Что под землей — не знает никто

chto-pod-zemlej-ne-znaet-nikto

Специальный корреспондент «Новой» Елена Рачева передает с места трагедии. Трагедия продолжается, что произошло и происходит под землей – неизвестно.

Перед зданием комитета шахты «Распадская» стоит кавалькада «Лексусов» и БМВ: во вторник прилетели Владимир Путин и Сергей Шойгу. На стекле здания – большие алые буквы: «Слава шахтерскому труду!», внутри – два напечатанных на компьютере списка. Один – «Список отработавших», второй – «Список трудящихся, не вернувшихся со смены». И третий, написанный от руки, с правкой поверх – список доставленных в больницы.

«Нет, его нет. Говорят, ночью подняли одного с ожогами. Может, он?» – говорит в телефонную трубку мужчина в кепке.

Родные «невернувшихся» сидят в коридоре этажом выше. Всего человек 15, остальных, говорят, прошлым вечером убедили разойтись по домам. Приехавшие из Новокузнецка врачи и психологи бездействуют. «Сейчас помощь не нужна, она в четыре понадобится, когда дирекция будет говорить, кого еще не нашли».

* * *

Актовый зал комитета «Распадской» полон. В четыре часа дня во вторник, впервые за сутки генеральный директор «Распадской» Геннадий Козовой встречается с родными пропавших шахтеров.

Первые два дня после аварии представители городской администрации и шахты выходили к людям каждые два часа, докладывая, как идет спасательная операция и есть ли надежда. Местные рассказывают, что первый раз никак не могли решить, кто пойдет. Глава профкома «Распадской» отказывался, говоря, что это дело мэра. «Но авария-то у вас?» – отвечали представители администрации.

Теперь внизу перед сценой – один Геннадий Козовой. На фоне кокетливой французской шторы – карта шахты с отметками, где прошли спасатели, где могли остаться люди.

– Работают 8 отрядов спасателей, это около двухсот человек, – тихо говорит Козовой. – Они тоже люди, устают. Вентиляция готова для пуска воздуха, но делать это опасно. Подача воздуха изменит атмосферное давление, и может быть новый взрыв. Я не могу принимать это решение. Есть наука… Что, положить еще столько же человек?

– А что, оставить живых людей?.. – выкрикивает женский голос, срываясь на плач.

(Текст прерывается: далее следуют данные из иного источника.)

`src/rtl/div_seq_if.sv`:
```
// div_seq_if: start/done handshake and operand/result bundle for div_seq.
//
// Parameters:
//   DVD_W - dividend and quotient width
//   DVS_W - divisor and remainder width
// Signals:
//   Start     - request, sampled only while the divider is accepting
//   Dividend  - dividend operand, captured on the accepting edge
//   Divisor   - divisor operand, captured on the accepting edge
//   Sgn       - signed-mode select (only when DIV_SIGNED_EN is defined)
//   Busy      - divider is working on an operation
//   Done      - one-cycle pulse, results valid
//   Quotient  - registered quotient, held until the next Done
//   Remainder - registered remainder, held until the next Done
//   DivZero   - registered divide-by-zero flag, held with Quotient
// Modports:
//   master - requester side (drives operands and Start)
//   slave  - divider side (drives status and results)
// Configuration macro: DIV_SIGNED_EN adds the Sgn signal.
interface div_seq_if #(
    parameter int DVD_W = 25,
    parameter int DVS_W = 17
);
    logic             Start;
    logic [DVD_W-1:0] Dividend;
    logic [DVS_W-1:0] Divisor;
`ifdef DIV_SIGNED_EN
    logic             Sgn;
`endif
    logic             Busy;
    logic             Done;
    logic [DVD_W-1:0] Quotient;
    logic [DVS_W-1:0] Remainder;
    logic             DivZero;

    modport master (
        output Start, Dividend, Divisor,
`ifdef DIV_SIGNED_EN
        output Sgn,
`endif
        input  Busy, Done, Quotient, Remainder, DivZero
    );

    modport slave (
        input  Start, Dividend, Divisor,
`ifdef DIV_SIGNED_EN
        input  Sgn,
`endif
        output Busy, Done, Quotient, Remainder, DivZero
    );
endinterface

```
`src/rtl/div_seq.sv`:
```
// div_seq: sequential non-restoring divider, one quotient bit per clock
// through a single shared add/subtract stage.
//
// Parameters:
//   DVD_W - dividend/quotient width (>= 2)
//   DVS_W - divisor/remainder width (2 <= DVS_W <= DVD_W)
// Ports:
//   clk   - clock, rising edge
//   rst_n - asynchronous active-low reset
//   bus   - div_seq_if.slave: Start/Dividend/Divisor(/Sgn) in,
//           Busy/Done/Quotient/Remainder/DivZero out
// Configuration macro:
//   DIV_SIGNED_EN - adds two's-complement mode selected by Sgn. Quotient
//                   truncates toward zero, remainder takes the dividend sign.
//
// Latency: Start accepted on edge k gives Done in the cycle after edge
// k+DVD_W+2 (k+2 for a zero divisor). Start is honoured in DONE, so
// back-to-back operations run every DVD_W+3 cycles.
module div_seq #(
    parameter int DVD_W = 25,
    parameter int DVS_W = 17
) (
    input  logic        clk,
    input  logic        rst_n,
    div_seq_if.slave    bus
);

    localparam int CNT_W = (DVD_W > 1) ? $clog2(DVD_W) : 1;

    typedef enum logic [2:0] {
        S_IDLE,
        S_LOAD,
        S_ITER,
        S_FIX,
        S_DONE
    } state_t;

    state_t state, state_nxt;

    // Captured operands (held from the accepting edge until the next accept)
    logic [DVD_W-1:0]        dvd_r;
    logic [DVS_W-1:0]        dvs_r;
`ifdef DIV_SIGNED_EN
    logic                    sgn_r;
`endif

    // Working datapath
    logic [DVS_W-1:0]        dvs_mag;
    logic [DVD_W-1:0]        dq;        // dividend bits shift out of the top, quotient bits in at the bottom
    logic signed [DVS_W:0]   p;         // partial remainder, two's complement
    logic signed [DVS_W:0]   p_sh;
    logic signed [DVS_W:0]   p_step;
    logic signed [DVS_W:0]   dvs_ext;
    logic [DVS_W-1:0]        rem_mag;
    logic [CNT_W-1:0]        cnt;
    logic                    dz_r;
    logic                    accept;

    // Result registers
    logic [DVD_W-1:0]        quo_r;
    logic [DVS_W-1:0]        rem_r;
    logic                    divzero_r;

`ifdef DIV_SIGNED_EN
    logic                    neg_q;
    logic                    neg_r;

    function automatic logic [DVD_W-1:0] f_mag_dvd(input logic [DVD_W-1:0] v, input logic s);
        // The most negative value maps onto its own unsigned magnitude.
        return (s && v[DVD_W-1]) ? (~v + 1'b1) : v;
    endfunction

    function automatic logic [DVS_W-1:0] f_mag_dvs(input logic [DVS_W-1:0] v, input logic s);
        return (s && v[DVS_W-1]) ? (~v + 1'b1) : v;
    endfunction

    function automatic logic [DVD_W-1:0] f_neg_quo(input logic [DVD_W-1:0] v, input logic n);
        // -MIN / -1 yields magnitude 2^(DVD_W-1), which already reads as MIN.
        return n ? (~v + 1'b1) : v;
    endfunction

    function automatic logic [DVS_W-1:0] f_neg_rem(input logic [DVS_W-1:0] v, input logic n);
        return n ? (~v + 1'b1) : v;
    endfunction

    assign neg_q = sgn_r & (dvd_r[DVD_W-1] ^ dvs_r[DVS_W-1]);
    assign neg_r = sgn_r & dvd_r[DVD_W-1];
`endif

    assign accept  = ((state == S_IDLE) || (state == S_DONE)) && bus.Start;
    assign dvs_ext = {1'b0, dvs_mag};

    // One non-restoring step. The shift drops P's MSB; the arithmetic stays
    // correct modulo 2^(DVS_W+1) and the result always lies in [-D, D).
    always_comb begin
        p_sh   = {p[DVS_W-1:0], dq[DVD_W-1]};
        p_step = p[DVS_W] ? (p_sh + dvs_ext) : (p_sh - dvs_ext);
    end

    // Final correction: a negative P is restored by one add. Only the low
    // DVS_W bits are needed since the corrected value is in [0, D).
    assign rem_mag = p[DVS_W] ? (p[DVS_W-1:0] + dvs_mag) : p[DVS_W-1:0];

    // ---- FSM: state register ----
    always_ff @(posedge clk or negedge rst_n) begin
        if (!rst_n) state <= S_IDLE;
        else        state <= state_nxt;
    end

    // ---- FSM: next state ----
    always_comb begin
        state_nxt = state;
        case (state)
            S_IDLE:  state_nxt = accept ? S_LOAD : S_IDLE;
            // A zero divisor skips ITER but still passes FIX, which is where
            // results are written; that gives the two-cycle zero-divide path.
            S_LOAD:  state_nxt = (dvs_r == '0) ? S_FIX : S_ITER;
            S_ITER:  state_nxt = (cnt == CNT_W'(DVD_W - 1)) ? S_FIX : S_ITER;
            S_FIX:   state_nxt = S_DONE;
            S_DONE:  state_nxt = accept ? S_LOAD : S_IDLE;
            default: state_nxt = S_IDLE;
        endcase
    end

    // ---- FSM: outputs ----
    always_comb begin
        bus.Busy = 1'b0;
        bus.Done = 1'b0;
        case (state)
            S_LOAD, S_ITER, S_FIX: bus.Busy = 1'b1;
            S_DONE:                bus.Done = 1'b1;
            default: ;
        endcase
    end

    // ---- Control: bit counter and zero-divisor flag ----
    always_ff @(posedge clk or negedge rst_n) begin
        if (!rst_n) begin
            cnt  <= '0;
            dz_r <= 1'b0;
        end else begin
            case (state)
                S_LOAD: begin
                    cnt  <= '0;
                    dz_r <= (dvs_r == '0);
                end
                S_ITER:  cnt <= cnt + 1'b1;
                default: ;
            endcase
        end
    end

    // ---- Datapath: operand capture, load and iterate ----
    always_ff @(posedge clk) begin
        if (accept) begin
            dvd_r <= bus.Dividend;
            dvs_r <= bus.Divisor;
`ifdef DIV_SIGNED_EN
            sgn_r <= bus.Sgn;
`endif
        end
        case (state)
            S_LOAD: begin
                p <= '0;
`ifdef DIV_SIGNED_EN
                dq      <= f_mag_dvd(dvd_r, sgn_r);
                dvs_mag <= f_mag_dvs(dvs_r, sgn_r);
`else
                dq      <= dvd_r;
                dvs_mag <= dvs_r;
`endif
            end
            S_ITER: begin
                p  <= p_step;
                dq <= {dq[DVD_W-2:0], ~p_step[DVS_W]};
            end
            default: ;
        endcase
    end

    // ---- Results: written in FIX, i.e. on the edge that raises Done ----
    always_ff @(posedge clk or negedge rst_n) begin
        if (!rst_n) begin
            quo_r     <= '0;
            rem_r     <= '0;
            divzero_r <= 1'b0;
        end else if (state == S_FIX) begin
            if (dz_r) begin
                quo_r     <= '1;
                rem_r     <= '0;
                divzero_r <= 1'b1;
            end else begin
`ifdef DIV_SIGNED_EN
                quo_r <= f_neg_quo(dq, neg_q);
                rem_r <= f_neg_rem(rem_mag, neg_r);
`else
                quo_r <= dq;
                rem_r <= rem_mag;
`endif
                divzero_r <= 1'b0;
            end
        end
    end

    assign bus.Quotient  = quo_r;
    assign bus.Remainder = rem_r;
    assign bus.DivZero   = divzero_r;

endmodule
```
`src/flat_wrapper.sv`:
```
// flat-port wrapper written by rule: the top's interface ports become plain ports
module div_seq_flat 
#(
    parameter int DVD_W = 25,
    parameter int DVS_W = 17
)
  (clk, rst_n, bus_Start, bus_Dividend, bus_Divisor, bus_Busy, bus_Done, bus_Quotient, bus_Remainder, bus_DivZero);
  div_seq_if #(.DVD_W(DVD_W), .DVS_W(DVS_W)) bus_i ();
  input  logic clk;
  input  logic rst_n;
  input wire logic [$bits(bus_i.Start)-1:0] bus_Start;
  input wire logic [$bits(bus_i.Dividend)-1:0] bus_Dividend;
  input wire logic [$bits(bus_i.Divisor)-1:0] bus_Divisor;
  output wire logic [$bits(bus_i.Busy)-1:0] bus_Busy;
  output wire logic [$bits(bus_i.Done)-1:0] bus_Done;
  output wire logic [$bits(bus_i.Quotient)-1:0] bus_Quotient;
  output wire logic [$bits(bus_i.Remainder)-1:0] bus_Remainder;
  output wire logic [$bits(bus_i.DivZero)-1:0] bus_DivZero;
  assign bus_i.Start = bus_Start;
  assign bus_i.Dividend = bus_Dividend;
  assign bus_i.Divisor = bus_Divisor;
  assign bus_Busy = bus_i.Busy;
  assign bus_Done = bus_i.Done;
  assign bus_Quotient = bus_i.Quotient;
  assign bus_Remainder = bus_i.Remainder;
  assign bus_DivZero = bus_i.DivZero;
  div_seq #(.DVD_W(DVD_W), .DVS_W(DVS_W)) u_core (.clk(clk), .rst_n(rst_n), .bus(bus_i));
endmodule
```
`config.mk`:
```
export PLATFORM = sky130hd
export DESIGN_NAME = div_seq_flat
export DESIGN_NICKNAME = d
export VERILOG_FILES = /design/src/rtl/div_seq_if.sv /design/src/rtl/div_seq.sv /design/src/flat_wrapper.sv
export SDC_FILE = /design/constraint.sdc
export NUM_CORES = 1
export LEC_CHECK = 0
export ABC_CLOCK_PERIOD_IN_PS = 8700
export BUFFER_PORTS_ARGS = -buffer_cell sky130_fd_sc_hd__buf_4
export CORE_ASPECT_RATIO = 1.4
export CORE_UTILIZATION = 60
export CTS_CLUSTER_DIAMETER = 150
export DETAILED_ROUTE_END_ITERATION = 8
export PLACE_DENSITY = 0.87
export SETUP_SLACK_MARGIN = 0.1
export SYNTH_ARGS = -nofsm -noshare
export SYNTH_HDL_FRONTEND = slang
export SYNTH_SLANG_ARGS = --single-unit
```
`constraint.sdc`:
```
create_clock -name clk -period 8.7 [get_ports clk]
set_clock_uncertainty 0.15 [all_clocks]
set_input_delay 1.74 -clock clk [delete_from_list [all_inputs] [get_ports clk]]
set_output_delay 1.74 -clock clk [all_outputs]
set_load 0.03 [all_outputs]
```
==> results.yml, run 1 <==
run_status:
  outcome: "complete, no violations"
route:
  via_per_inst: 6.121
  drt_wl_total_um: 18070
  detailroute.via_count: 5748
  route.detailed.drc: 0
  avgRoutedWirePerCell_um: 19.24
  ant_nets: 0
  number_of_search_and_repair_iterations_in_the_first_detailed_routing_pass: 7
  initialDrtViolationCount: 415
cts:
  clk_pin_slew_ns: 0.06
  insertion_delay_ns: 0.42
  cts_buffer_count: 17
  cts.repair.resized: 0
  cts_tree: "yes"
  post_cts_repair_setup_buffers: 0
  cts-hold-fix-buffers: 0
  clock_sink_count: 154
  max-clock-path-buffers: 2
  cts-root-buf: "clkbuf_16"
  cts-htree-levels: 4
synth:
  syn_area_um2: 7567
  ys_types: 55
  synthArstFlopShare: 0.3377
  post_synth.cell_area_avg_um2: 11.01
  ys_warn_count: 0
  ys.flop_type: "edfxtp_1"
  yosysSeqAreaShare: 0.5767
  synth.ff_latch_count: 154
  number_of_enable_flip_flop_cells_after_synthesis: 102
  net_count_synth: 770
  synth_cells: 687
floorplan:
  fp.coreArea_um2: 12310
  io_pins: 90
  dieWidth_um: 96.92
  cell_rows: 48
  initial_core_util: 0.6146
  die-area_um2: 13070
  die-height_um: 134.9
grt:
  grt_pass1_wl_um: 28510
  gr-total-overflow: 0
  grt_antenna_before_repair: 0
  via_count_of_the_first_global_routing_pass: 5854
  grt_use_total: 0.2834
  grt_max_degree: 53
sta:
  grt_setup_unrepaired: "false"
  final.hold.worst_slack_ns: 0.3058
  final-max-slew-violation-count: 0
  timing.final.setup_violations: 0
  relSlewSlack: 0.2261
  timing.setup.tns_ns: 0
  worst-slew-pin-transition_ns: 1.161
  finalWorstPathRequiredPeriod_ns: 3.934
  hold_violations: 0
  layout_worst_path_cycle_share: 0.4522
  achievable-frequency_mhz: 254.2
placement:
  dp.cells: 907
  portBuffers: 89
  placed_cell_area_um2: 8364
  place.gp.congestion: 0.8778
  hpwlAfterDp_um: 12270
critical_path:
  critPathRequiredTime_ns: 8.73
  crit_fanout: 6
  path_class: "reg -> reg"
  timing.critical_path.to_type: "register"
  timing.critical_path.from_type: "register"
  cp_data_arrival_time_ns: 3.96
finish:
  fin_cells: 939
  syn_to_final_growth_pct: 17.68
  ratio_of_cells_with_drive_above_1_in_the_final_layout: 0.1736
  design.final.nets: 859
  finalInstanceArea_um2: 8905
  filler_cell_count: 812
  diode_count: 0
pwr:
  vdd.ir_drop.worst_mv: 0.2881
  total_design_power_mw: 4.009
  leakagePower_nw: 3.950
  powerDensity_nw_per_um2: 450.3
flow_run:
  reported_max_cap_violation_count: 0
min_path:
  hold_path.class: "reg -> reg"
[per-stage QoR]
stage                 util  worst slack [ns]
global placement    0.6794             4.863
detailed placement  0.6794             4.787
global route        0.7233             4.427
CTS                 0.7233             4.750
floorplan                -             5.131
finish              0.7233             4.766
[report_power, final]
group          total (mW)  leakage, nW  internal, mW  switching [mW]
Combinational        1.99         2.05         0.758            1.23
Clock               0.685        0.265         0.378           0.307
Sequential           1.34         1.63          1.14           0.196
[kinds of logic (layout without fill, tap and decap cells)]
kind of cell / Yosys count / after routing / share of synthesized area
AND/OR/NAND/NOR: 252 / 252 / 0.1482
AO/OA/AOI/OAI: 156 / 156 / 0.1318
flip-flops: 154 / 154 / 0.5767
XOR/XNOR: 39 / 39 / 0.04613
buffers and inverters: 39 / 141 / 0.02034
adder cells (fa/ha/maj): 38 / 38 / 0.06481
multiplexers: 9 / 9 / 0.01207
[routing by layer]
| layer | GRT usage | share of wire | vias to the layer above | wire length [um] |
|---|---|---|---|---|
| li1 | - | - | 2646 | - |
| met5 | 0 | 0 | - | 0 |
| met1 | 0.3108 | 0.36 | 2738 | 6551 |
| met2 | 0.5051 | 0.53 | 295 | 9555 |
| met4 | 0.1559 | 0.042 | 0 | 764 |
| met3 | 0.06781 | 0.066 | 69 | 1198 |
[flip-flops by register name (all words and copies together), names as in the netlist]
name,flops
u_core.cnt,5
u_core.dvs_r,17
u_core.state,3
u_core.p,18
u_core.dq,25
u_core.dz_r,1
u_core.dvd_r,25
u_core.bus.DivZero,1
u_core.bus.Quotient,25
u_core.bus.Remainder,17
u_core.dvs_mag,17
[worst paths after layout]
kind                                              from                             endpoint  slack [ns]  cells after the start
min in group asynchronous                        rst_n  u_core.bus.Remainder[2]$_DFFE_PN0P_        1.22                      1
hold reg to reg             u_core.dvs_r[15]$_DFFE_PP_         u_core.dvs_mag[15]$_DFFE_PP_        0.31                      0
hold / removal              u_core.dvs_r[15]$_DFFE_PP_         u_core.dvs_mag[15]$_DFFE_PP_        0.31                      0
setup / recovery           u_core.dvs_mag[6]$_DFFE_PP_           u_core.p[17]$_SDFFCE_PN0P_        4.77                     13
max in group asynchronous                        rst_n            u_core.cnt[1]$_DFFE_PN0P_        6.70                      1
setup reg to reg           u_core.dvs_mag[6]$_DFFE_PP_           u_core.p[17]$_SDFFCE_PN0P_        4.77                     13
[critical path: stages, from the launching register on]
cell	delay, ns
edfxtp_1	0.48
nor2_2	0.16
or4b_4	0.51
o31ai_1	0.48
o21ai_0	0.20
xor2_1	0.18
ha_1	0.35
and4_1	0.23
nand2_1	0.09
nor2_1	0.06
a221o_1	0.34
a21o_1	0.16
xnor2_1	0.14
and2_1	0.16
[cell type report]
class / count / area [um^2] / area share
clock buffer: 21 / 450.4 / 0.05058
clock inverter: 11 / 90.09 / 0.01012
inverter: 15 / 56.30 / 0.006323
multi-input combinational: 494 / 3050 / 0.3426
sequential: 154 / 4364 / 0.4901
tap: 150 / 187.7 / 0.02108
timing repair buffer: 94 / 705.7 / 0.07925
[synth_stat cells (2+ instances only)]
library cell / number / area [um^2]
nor3_1: 6 / 30.03
a221o_1: 2 / 20.02
o21bai_1: 3 / 22.52
o22ai_1: 2 / 12.51
edfxtp_1: 102 / 3063
a31oi_1: 4 / 25.02
xnor2_1: 16 / 140.1
a21oi_1: 24 / 120.1
o211ai_1: 2 / 15.01
and2_1: 5 / 31.28
inv_1: 15 / 56.30
ha_1: 36 / 450.4
mux2i_1: 8 / 80.08
o31ai_1: 7 / 52.55
nor4_1: 7 / 43.79
xor2_1: 22 / 192.7
o21ai_0: 57 / 285.3
nand4_1: 3 / 18.77
dfrtp_1: 52 / 1301
o21a_1: 5 / 37.54
a211oi_1: 6 / 45.04
a32oi_1: 4 / 35.03
a2111o_1: 2 / 22.52
o21ai_1: 7 / 35.03
o41ai_1: 3 / 26.28
clkbuf_1: 20 / 75.07
nand2_1: 153 / 574.3
nor2_1: 42 / 157.7
or3_1: 3 / 18.77
a21oi_2: 2 / 17.52
a2111oi_2: 2 / 30.03
fa_1: 2 / 40.04
nand3_1: 7 / 35.03
buf_1: 3 / 11.26
a21o_1: 20 / 150.1
or4_1: 2 / 15.01
and3_1: 6 / 37.54
nand2b_1: 8 / 50.05
[cell usage in the layout, fill, tap and decap left out, types with 7 or more instances in the layout]
master and n:
dfrtp_1 52, mux2i_1 8, inv_1 15, ha_1 36, nor2_1 42, a21o_1 20
nand2_1 153, o21ai_1 7, nand2b_1 8, xnor2_1 16, nor4_1 7, edfxtp_1 102
buf_4 94, o31ai_1 7, a21oi_1 24, o21ai_0 57, clkbuf_16 17, nand3_1 7
xor2_1 22
(Power assumes the default switching activity.)
==> run 2, diff against run 1 <==
- ABC_AREA: not set -> 1
- ABC_CLOCK_PERIOD_IN_PS: 8700 -> 3780
- CORE_UTILIZATION: 60 -> 59
- PLACE_DENSITY: 0.87 -> 0.85
- clock period: 8.7 -> 3.78 ns (I/O delays scaled with it)
==> run 2 against run 1 <==
Final cell count rose by 24%. Global-route usage grew 1.3 points. Combinational power is 150% higher. Sequential share of layout area fell by 2.4 points. Hold slack got worse by 0.092 ns. Core utilization is 0.098 points higher. Sequential cell count unchanged. First-iteration DRC count is 24% higher.
==> results.yml, run 2 <==
sta:
  grt_setup_unrepaired: "false"
  layout_worst_path_cycle_share: 0.8451
  timing.setup.tns_ns: 0
  hold_violations: 0
  timing.final.setup_violations: 0
  worst-slew-pin-transition_ns: 0.8511
  achievable-frequency_mhz: 313.0
  finalWorstPathRequiredPeriod_ns: 3.195
  final-max-slew-violation-count: 0
  layout_setup_ws_ns: 0.5854
  relSlewSlack: 0.4306
critical_path:
  critPathRequiredTime_ns: 3.81
  crit_fanout: 5
  timing.critical_path.to_type: "register"
  reg2reg_slack_ns: 0.59
  path_class: "reg -> reg"
  cp_data_arrival_time_ns: 3.23
  timing.critical_path.from_type: "register"
synth:
  synth.most_common_cell: "nand2_1"
  number_of_enable_flip_flop_cells_after_synthesis: 102
  share_of_the_synthesized_area_in_the_top_cell_type: 0.3875
  synth_cells: 877
  yosys.area.top_type: "edfxtp_1"
  yosysSeqAreaShare: 0.5522
  synth.ff_latch_count: 154
  net_count_synth: 960
  syn_area_um2: 7904
  ys_types: 41
  synthArstFlopShare: 0.3377
  ys.flop_type: "edfxtp_1"
  synth.area.top_cells: "edfxtp_1 39%, dfrtp_1 16%, nand2_1 10%, ha_1 5.7%, nor2_1 5.0%"
  post_synth.cell_area_avg_um2: 9.012
  post_synth_most_frequent_cells: "218 x nand2_1, 105 x nor2_1, 102 x edfxtp_1"
  ys_warn_count: 0
finish:
  syn_to_final_growth_pct: 18.54
  multiInputGateArea_um2: 3050
  area.sequential_um2: 4364
  layout.cells.most_common_list: "217 x nand2_1, 105 x nor2_1, 102 x edfxtp_1, 101 x inv_1, 99 x buf_4"
  design.final.nets: 1057
  ratio_of_cells_with_drive_above_1_in_the_final_layout: 0.1429
  filler_cell_count: 896
  diode_count: 0
  commonest_non_fill_non_tap_cell_in_the_layout: "nand2_1"
pwr:
  cellInternalPower_mw: 5.139
  vdd.ir_drop.worst_mv: 0.6315
  leakagePower_nw: 4.391
  sequentialPowerShare: 0.318
  power.switching_mw: 4.520
  netSwitchingFraction: 0.4679
  power_frac_clock: 0.176
  powerDensity_nw_per_um2: 1031
  power_frac_comb: 0.506
cts:
  max-clock-path-buffers: 2
  cts-root-buf: "clkbuf_16"
  cts-hold-fix-buffers: 0
  cts-htree-levels: 4
  insertion_delay_ns: 0.43
  cts.repair.resized: 0
  clock_sink_count: 154
  clk_pin_slew_ns: 0.07
  cts_tree: "yes"
  cts_buffer_count: 17
  post_cts_repair_setup_buffers: 0
grt:
  gr-total-overflow: 0
  grt_max_degree: 55
  via_count_of_the_first_global_routing_pass: 6715
  grt_use_total: 0.2963
  grt_antenna_before_repair: 0
  grt_pass1_wl_um: 31570
route:
  ant_nets: 0
  met3WireLength_um: 1144
  dr_wl_met2_um: 10500
  maxUsedRoutingLayer: "met4"
  avgRoutedWirePerCell_um: 16.74
  number_of_search_and_repair_iterations_in_the_first_detailed_routing_pass: 6
  via_per_inst: 5.601
  route.detailed.drc: 0
  detailroute.via_count: 6525
  post_route_m1_wl_um: 7094
  initialDrtViolationCount: 515
  drt_wl_total_um: 19500
floorplan:
  die-height_um: 139.0
  io_pins: 90
  die-area_um2: 13870
  initial_core_util: 0.6110
  cell_rows: 49
  dieWidth_um: 99.82
  fp.coreArea_um2: 12940
placement:
  portBuffers: 89
  hpwlAfterDp_um: 13320
  place.gp.congestion: 0.9033
  place_ws_ns: 0.7151
flow_run:
  reported_max_cap_violation_count: 0
min_path:
  hold_path.class: "in -> async"
run_status:
  outcome: "complete, no violations"
## run 2: changes by cell type after synthesis, sizes merged, moves of 11 or more
cell / previous run / this run
a21o: 20 / 2
xnor2: 16 / 5
nor2: 43 / 105
inv: 15 / 104
a21oi: 26 / 71
nand2: 153 / 218
o21ai: 64 / 50
nand3: 8 / 50
## run 2: logic make-up after synthesis
group | count (synthesis) | share of synthesized area
AOI/OAI and AO/OA | 137 | 0.09213
xor gates and xnor gates | 18 | 0.01995
adders and majority gates | 38 | 0.06205
buffers and inverters | 126 | 0.06285
DFF | 154 | 0.5522
muxes | 2 | 0.002533
and+or+nand+nor | 402 | 0.2083
## run 2: critical path, stage by stage (launching register included)
cell      delay, ns
edfxtp_1       0.43
inv_1          0.19
ha_1           0.22
nor2_1         0.07
xor2_1         0.15
ha_1           0.37
nand2_1        0.08
nand2_1        0.08
o21ai_0        0.20
o21ai_0        0.62
nand2_1        0.15
a21oi_1        0.18
nor2_1         0.06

Геннадий Козовой рассказывает про приезд Владимира Путина, перечисляет его поручения и размер денежной помощи родным каждого погибшего…

– В настоящий момент идут спасательные работы? – снова перебивает кто-то.

Люди одновременно начинают выкрикивать номера площадок, спрашивая, когда там будут спасатели. Крики сливаются в гул.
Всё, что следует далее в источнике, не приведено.